> **DESCRIPTION OF THE TASK**: Starting at the top of the entries below, print each line exactly until the line with "-- report_power, final" has been printed too.

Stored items
━━━━━━━━━━━━━━━━━━━━━━━━━━━━━━
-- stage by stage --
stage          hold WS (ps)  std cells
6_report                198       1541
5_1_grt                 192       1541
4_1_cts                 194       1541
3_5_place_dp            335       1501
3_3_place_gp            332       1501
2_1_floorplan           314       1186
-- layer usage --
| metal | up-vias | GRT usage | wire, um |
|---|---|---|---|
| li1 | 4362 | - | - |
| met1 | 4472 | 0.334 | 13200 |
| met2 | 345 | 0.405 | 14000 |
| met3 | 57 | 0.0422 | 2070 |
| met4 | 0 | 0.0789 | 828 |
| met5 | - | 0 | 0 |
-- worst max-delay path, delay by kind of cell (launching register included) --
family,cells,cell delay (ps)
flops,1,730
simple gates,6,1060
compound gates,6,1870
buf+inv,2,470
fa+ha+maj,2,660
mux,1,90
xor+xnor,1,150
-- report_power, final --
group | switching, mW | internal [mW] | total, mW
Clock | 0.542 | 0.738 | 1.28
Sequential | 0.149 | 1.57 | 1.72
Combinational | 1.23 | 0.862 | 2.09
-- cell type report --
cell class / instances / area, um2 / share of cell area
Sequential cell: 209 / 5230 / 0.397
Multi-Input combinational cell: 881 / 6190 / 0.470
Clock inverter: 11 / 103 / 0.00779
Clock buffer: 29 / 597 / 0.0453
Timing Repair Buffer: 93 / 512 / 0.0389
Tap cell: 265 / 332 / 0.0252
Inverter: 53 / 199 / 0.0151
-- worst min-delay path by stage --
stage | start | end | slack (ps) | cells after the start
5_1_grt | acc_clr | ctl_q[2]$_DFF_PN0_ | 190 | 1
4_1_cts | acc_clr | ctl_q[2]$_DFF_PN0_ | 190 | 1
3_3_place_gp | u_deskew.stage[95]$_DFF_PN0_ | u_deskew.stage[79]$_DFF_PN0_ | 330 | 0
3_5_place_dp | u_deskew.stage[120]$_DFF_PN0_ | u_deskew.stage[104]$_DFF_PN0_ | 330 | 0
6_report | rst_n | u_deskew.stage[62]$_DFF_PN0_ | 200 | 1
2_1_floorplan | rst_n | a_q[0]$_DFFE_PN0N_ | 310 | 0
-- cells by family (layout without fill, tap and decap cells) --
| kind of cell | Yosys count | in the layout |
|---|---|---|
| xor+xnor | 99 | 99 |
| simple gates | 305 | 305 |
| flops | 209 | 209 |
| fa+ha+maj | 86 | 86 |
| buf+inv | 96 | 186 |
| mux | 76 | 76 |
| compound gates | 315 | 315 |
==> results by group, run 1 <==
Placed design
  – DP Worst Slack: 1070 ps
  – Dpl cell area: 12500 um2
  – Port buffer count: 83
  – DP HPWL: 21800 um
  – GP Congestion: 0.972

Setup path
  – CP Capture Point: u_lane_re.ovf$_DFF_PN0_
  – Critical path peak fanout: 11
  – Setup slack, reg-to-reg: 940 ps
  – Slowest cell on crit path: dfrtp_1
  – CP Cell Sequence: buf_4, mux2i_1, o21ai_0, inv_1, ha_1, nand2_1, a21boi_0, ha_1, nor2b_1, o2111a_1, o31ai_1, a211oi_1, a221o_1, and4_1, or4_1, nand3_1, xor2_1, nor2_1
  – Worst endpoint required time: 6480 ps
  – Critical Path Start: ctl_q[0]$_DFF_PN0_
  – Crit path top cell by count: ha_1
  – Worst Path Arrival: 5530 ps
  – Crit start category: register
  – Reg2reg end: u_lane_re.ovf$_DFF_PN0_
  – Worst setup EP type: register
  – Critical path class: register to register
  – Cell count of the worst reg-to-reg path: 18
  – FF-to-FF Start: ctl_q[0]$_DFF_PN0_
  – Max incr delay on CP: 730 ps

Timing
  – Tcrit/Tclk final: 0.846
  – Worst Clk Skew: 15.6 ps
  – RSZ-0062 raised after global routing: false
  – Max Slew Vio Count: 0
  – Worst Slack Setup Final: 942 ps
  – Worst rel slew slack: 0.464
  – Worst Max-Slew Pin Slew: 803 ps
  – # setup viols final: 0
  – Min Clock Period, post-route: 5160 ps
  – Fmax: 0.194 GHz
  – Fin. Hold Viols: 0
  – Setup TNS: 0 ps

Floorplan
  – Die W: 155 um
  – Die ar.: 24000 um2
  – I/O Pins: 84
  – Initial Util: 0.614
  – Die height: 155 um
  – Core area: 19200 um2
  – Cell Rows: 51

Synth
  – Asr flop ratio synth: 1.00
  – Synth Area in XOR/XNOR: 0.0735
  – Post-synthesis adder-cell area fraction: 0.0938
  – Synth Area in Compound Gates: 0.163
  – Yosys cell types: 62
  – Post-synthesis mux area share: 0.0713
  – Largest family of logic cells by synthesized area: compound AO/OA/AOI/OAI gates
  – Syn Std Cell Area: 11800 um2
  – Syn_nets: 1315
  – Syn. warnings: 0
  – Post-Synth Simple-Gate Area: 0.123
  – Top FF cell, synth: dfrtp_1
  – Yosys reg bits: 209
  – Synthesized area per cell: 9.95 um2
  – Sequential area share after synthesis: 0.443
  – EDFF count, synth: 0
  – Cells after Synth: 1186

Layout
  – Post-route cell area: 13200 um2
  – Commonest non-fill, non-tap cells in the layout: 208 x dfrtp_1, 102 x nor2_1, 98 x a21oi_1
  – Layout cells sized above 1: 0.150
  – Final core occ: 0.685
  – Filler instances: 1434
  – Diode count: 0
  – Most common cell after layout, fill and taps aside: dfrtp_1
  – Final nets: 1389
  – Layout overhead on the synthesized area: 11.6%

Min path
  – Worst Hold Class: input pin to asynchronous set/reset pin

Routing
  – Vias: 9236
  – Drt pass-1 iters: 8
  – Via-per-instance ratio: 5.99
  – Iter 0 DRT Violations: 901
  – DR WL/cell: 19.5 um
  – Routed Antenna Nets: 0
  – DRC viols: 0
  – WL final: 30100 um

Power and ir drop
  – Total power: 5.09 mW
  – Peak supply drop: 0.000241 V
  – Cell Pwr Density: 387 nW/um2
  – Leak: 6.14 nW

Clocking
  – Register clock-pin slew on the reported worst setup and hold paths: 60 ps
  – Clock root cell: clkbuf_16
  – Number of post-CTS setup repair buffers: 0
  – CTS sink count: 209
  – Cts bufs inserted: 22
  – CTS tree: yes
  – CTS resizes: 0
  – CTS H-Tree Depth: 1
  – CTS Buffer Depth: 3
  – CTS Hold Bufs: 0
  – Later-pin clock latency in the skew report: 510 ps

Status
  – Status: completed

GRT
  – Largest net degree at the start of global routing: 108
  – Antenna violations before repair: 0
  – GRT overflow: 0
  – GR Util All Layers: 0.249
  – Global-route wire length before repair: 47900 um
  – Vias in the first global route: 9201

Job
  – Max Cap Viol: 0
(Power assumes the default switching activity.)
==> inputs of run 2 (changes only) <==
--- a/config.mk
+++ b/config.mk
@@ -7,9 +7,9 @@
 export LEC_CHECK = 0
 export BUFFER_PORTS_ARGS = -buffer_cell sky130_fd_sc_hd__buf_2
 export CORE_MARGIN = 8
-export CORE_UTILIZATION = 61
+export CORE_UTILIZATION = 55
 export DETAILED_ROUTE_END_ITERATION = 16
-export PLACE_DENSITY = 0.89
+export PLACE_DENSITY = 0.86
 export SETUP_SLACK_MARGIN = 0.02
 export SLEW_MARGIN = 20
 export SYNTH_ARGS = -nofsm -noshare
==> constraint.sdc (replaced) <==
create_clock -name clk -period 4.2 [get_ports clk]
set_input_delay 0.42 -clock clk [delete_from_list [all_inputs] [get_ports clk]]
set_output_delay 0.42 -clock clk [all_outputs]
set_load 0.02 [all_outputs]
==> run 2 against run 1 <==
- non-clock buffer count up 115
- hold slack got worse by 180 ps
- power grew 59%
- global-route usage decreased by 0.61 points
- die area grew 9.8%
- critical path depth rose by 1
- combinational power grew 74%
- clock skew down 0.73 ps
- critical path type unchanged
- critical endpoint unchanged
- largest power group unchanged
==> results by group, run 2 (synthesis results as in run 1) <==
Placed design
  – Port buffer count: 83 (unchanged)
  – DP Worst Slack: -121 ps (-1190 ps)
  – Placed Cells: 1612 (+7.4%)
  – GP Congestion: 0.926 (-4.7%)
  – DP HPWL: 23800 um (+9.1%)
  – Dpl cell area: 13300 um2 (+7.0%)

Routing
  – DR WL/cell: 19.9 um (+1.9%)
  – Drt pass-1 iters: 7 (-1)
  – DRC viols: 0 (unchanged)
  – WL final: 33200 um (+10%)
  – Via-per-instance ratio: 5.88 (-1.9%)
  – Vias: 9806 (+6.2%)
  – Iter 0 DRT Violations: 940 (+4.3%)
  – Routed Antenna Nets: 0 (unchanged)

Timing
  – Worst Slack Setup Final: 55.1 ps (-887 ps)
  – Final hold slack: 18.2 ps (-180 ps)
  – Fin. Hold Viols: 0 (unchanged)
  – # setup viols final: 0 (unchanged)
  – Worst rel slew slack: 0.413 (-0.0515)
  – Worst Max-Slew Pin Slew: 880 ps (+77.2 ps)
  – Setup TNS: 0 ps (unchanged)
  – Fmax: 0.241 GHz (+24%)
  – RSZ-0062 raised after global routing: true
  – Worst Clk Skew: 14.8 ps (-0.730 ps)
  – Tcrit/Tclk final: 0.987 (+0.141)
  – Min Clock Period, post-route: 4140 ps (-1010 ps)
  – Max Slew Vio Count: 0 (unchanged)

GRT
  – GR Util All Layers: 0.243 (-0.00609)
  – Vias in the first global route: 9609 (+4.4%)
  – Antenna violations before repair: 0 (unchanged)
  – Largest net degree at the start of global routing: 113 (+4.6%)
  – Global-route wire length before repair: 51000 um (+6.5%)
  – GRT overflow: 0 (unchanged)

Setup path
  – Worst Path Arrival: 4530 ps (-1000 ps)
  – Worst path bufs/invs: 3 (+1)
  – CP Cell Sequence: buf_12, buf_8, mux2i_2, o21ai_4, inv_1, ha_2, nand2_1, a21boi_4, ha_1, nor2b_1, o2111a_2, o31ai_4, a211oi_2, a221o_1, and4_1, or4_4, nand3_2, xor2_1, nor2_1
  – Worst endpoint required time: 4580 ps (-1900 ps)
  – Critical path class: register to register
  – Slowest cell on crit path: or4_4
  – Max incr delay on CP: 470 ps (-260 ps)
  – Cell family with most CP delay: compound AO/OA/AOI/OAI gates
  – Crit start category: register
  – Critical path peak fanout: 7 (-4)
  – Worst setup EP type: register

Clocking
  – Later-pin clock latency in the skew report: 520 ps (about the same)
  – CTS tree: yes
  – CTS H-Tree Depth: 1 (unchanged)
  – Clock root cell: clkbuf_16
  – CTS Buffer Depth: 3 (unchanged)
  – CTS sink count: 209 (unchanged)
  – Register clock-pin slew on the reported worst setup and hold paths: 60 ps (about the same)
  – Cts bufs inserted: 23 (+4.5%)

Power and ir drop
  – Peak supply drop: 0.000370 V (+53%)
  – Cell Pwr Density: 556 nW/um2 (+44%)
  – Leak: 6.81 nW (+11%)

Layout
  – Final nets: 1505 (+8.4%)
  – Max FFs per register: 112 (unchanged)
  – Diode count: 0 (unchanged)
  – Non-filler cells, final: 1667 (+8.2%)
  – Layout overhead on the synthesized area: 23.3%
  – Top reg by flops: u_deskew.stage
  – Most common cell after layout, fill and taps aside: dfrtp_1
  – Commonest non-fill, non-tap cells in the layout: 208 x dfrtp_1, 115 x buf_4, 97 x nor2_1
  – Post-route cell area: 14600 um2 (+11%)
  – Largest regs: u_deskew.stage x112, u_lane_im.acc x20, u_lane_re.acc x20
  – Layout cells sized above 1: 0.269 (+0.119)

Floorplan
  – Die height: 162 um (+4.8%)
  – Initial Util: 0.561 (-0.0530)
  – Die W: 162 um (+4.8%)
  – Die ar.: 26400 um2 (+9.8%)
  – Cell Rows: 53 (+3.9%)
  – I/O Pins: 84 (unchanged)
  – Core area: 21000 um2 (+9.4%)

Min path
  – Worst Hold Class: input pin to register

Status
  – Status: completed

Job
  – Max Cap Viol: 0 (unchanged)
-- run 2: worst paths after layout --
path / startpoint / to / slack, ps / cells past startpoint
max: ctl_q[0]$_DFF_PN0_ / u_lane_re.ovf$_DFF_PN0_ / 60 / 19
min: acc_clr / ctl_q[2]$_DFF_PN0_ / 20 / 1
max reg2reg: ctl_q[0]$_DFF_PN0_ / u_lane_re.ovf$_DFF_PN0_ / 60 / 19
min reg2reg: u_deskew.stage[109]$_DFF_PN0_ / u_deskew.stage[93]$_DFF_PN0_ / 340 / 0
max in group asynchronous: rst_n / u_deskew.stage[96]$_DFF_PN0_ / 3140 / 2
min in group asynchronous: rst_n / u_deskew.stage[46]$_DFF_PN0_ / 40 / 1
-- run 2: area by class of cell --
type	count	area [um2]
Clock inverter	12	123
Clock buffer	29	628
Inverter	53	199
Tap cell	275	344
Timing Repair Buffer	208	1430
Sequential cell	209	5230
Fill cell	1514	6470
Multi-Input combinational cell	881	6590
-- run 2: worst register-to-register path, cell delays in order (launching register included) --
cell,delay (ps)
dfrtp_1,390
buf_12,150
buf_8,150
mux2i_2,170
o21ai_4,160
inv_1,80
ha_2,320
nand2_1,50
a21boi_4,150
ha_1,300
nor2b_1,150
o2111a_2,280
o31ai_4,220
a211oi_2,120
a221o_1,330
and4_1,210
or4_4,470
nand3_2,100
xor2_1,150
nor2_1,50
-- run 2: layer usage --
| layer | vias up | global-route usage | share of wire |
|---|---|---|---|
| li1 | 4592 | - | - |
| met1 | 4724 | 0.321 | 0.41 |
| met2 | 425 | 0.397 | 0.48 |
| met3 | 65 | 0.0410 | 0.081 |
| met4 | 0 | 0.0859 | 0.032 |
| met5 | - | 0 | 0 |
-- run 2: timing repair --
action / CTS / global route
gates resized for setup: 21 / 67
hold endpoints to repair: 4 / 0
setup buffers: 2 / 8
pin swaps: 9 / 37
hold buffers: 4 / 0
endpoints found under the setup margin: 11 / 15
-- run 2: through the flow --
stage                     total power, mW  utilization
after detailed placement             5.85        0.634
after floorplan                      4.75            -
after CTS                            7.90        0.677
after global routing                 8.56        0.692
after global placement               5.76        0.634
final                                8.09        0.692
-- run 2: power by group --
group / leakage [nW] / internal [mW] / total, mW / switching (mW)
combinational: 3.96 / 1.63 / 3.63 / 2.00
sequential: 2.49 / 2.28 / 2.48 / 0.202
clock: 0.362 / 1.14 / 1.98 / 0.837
━━━━━━━━━━━━━━━━━━━━━━━━━━━━━━
> **RESULT OF THIS TASK**:
-- stage by stage --
stage          hold WS (ps)  std cells
6_report                198       1541
5_1_grt                 192       1541
4_1_cts                 194       1541
3_5_place_dp            335       1501
3_3_place_gp            332       1501
2_1_floorplan           314       1186
-- layer usage --
| metal | up-vias | GRT usage | wire, um |
|---|---|---|---|
| li1 | 4362 | - | - |
| met1 | 4472 | 0.334 | 13200 |
| met2 | 345 | 0.405 | 14000 |
| met3 | 57 | 0.0422 | 2070 |
| met4 | 0 | 0.0789 | 828 |
| met5 | - | 0 | 0 |
-- worst max-delay path, delay by kind of cell (launching register included) --
family,cells,cell delay (ps)
flops,1,730
simple gates,6,1060
compound gates,6,1870
buf+inv,2,470
fa+ha+maj,2,660
mux,1,90
xor+xnor,1,150
-- report_power, final --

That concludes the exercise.